WORK REQUEST:
Write out, exactly as they appear, only the lines running from the line with "export DETAILED_ROUTE_END_ITERATION = 12" to the final line of the listing; include both.

RECORDS FOR THE TASK:
### config.mk
export PLATFORM = sky130hd
export DESIGN_NAME = sync_timer_nb
export DESIGN_NICKNAME = d
export VERILOG_FILES = /design/src/rtl/sync_timer_nb.sv
export SDC_FILE = /design/constraint.sdc
export NUM_CORES = 1
export LEC_CHECK = 0
export CORE_MARGIN = 1.5
export CORE_UTILIZATION = 60
export CTS_BUF_LIST = sky130_fd_sc_hd__clkbuf_8
export DETAILED_ROUTE_END_ITERATION = 6
export DONT_BUFFER_PORTS = 1
export PLACE_DENSITY = 0.76
export SETUP_SLACK_MARGIN = 0.2
export SLEW_MARGIN = 20
export SYNTH_ARGS = -nofsm -noshare
export SYNTH_HDL_FRONTEND = slang
export SYNTH_SLANG_ARGS = --single-unit
### constraint.sdc
create_clock -name clk -period 3.38 [get_ports clk]
set_clock_uncertainty 0.15 [all_clocks]
set_input_delay 0.676 -clock clk [delete_from_list [all_inputs] [get_ports clk]]
set_output_delay 0.676 -clock clk [all_outputs]
set_load 0.01 [all_outputs]
==> config.mk <==
export PLATFORM = sky130hd
export DESIGN_NAME = lane_signal_controller
export DESIGN_NICKNAME = d
export VERILOG_FILES = /design/src/rtl/lane_signal_controller.sv
export SDC_FILE = /design/constraint.sdc
export NUM_CORES = 1
export LEC_CHECK = 0
export ABC_AREA = 1
export CAP_MARGIN = 0
export CORE_UTILIZATION = 52
export CTS_CLUSTER_DIAMETER = 80
export DETAILED_ROUTE_END_ITERATION = 12
export PLACE_DENSITY = 0.85
export SETUP_SLACK_MARGIN = 0.15
export SLEW_MARGIN = 20
export SYNTH_ARGS = -nofsm -noshare
export SYNTH_HDL_FRONTEND = slang
export SYNTH_SLANG_ARGS = --single-unit
==> constraint.sdc <==
create_clock -name clk -period 3.7 [get_ports clk]
set_input_delay 0.74 -clock clk [delete_from_list [all_inputs] [get_ports clk]]
set_output_delay 0.74 -clock clk [all_outputs]
set_load 0.01 [all_outputs]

WRITTEN ANSWER:
export DETAILED_ROUTE_END_ITERATION = 12
export PLACE_DENSITY = 0.85
export SETUP_SLACK_MARGIN = 0.15
export SLEW_MARGIN = 20
export SYNTH_ARGS = -nofsm -noshare
export SYNTH_HDL_FRONTEND = slang
export SYNTH_SLANG_ARGS = --single-unit
==> constraint.sdc <==
create_clock -name clk -period 3.7 [get_ports clk]
set_input_delay 0.74 -clock clk [delete_from_list [all_inputs] [get_ports clk]]
set_output_delay 0.74 -clock clk [all_outputs]
set_load 0.01 [all_outputs]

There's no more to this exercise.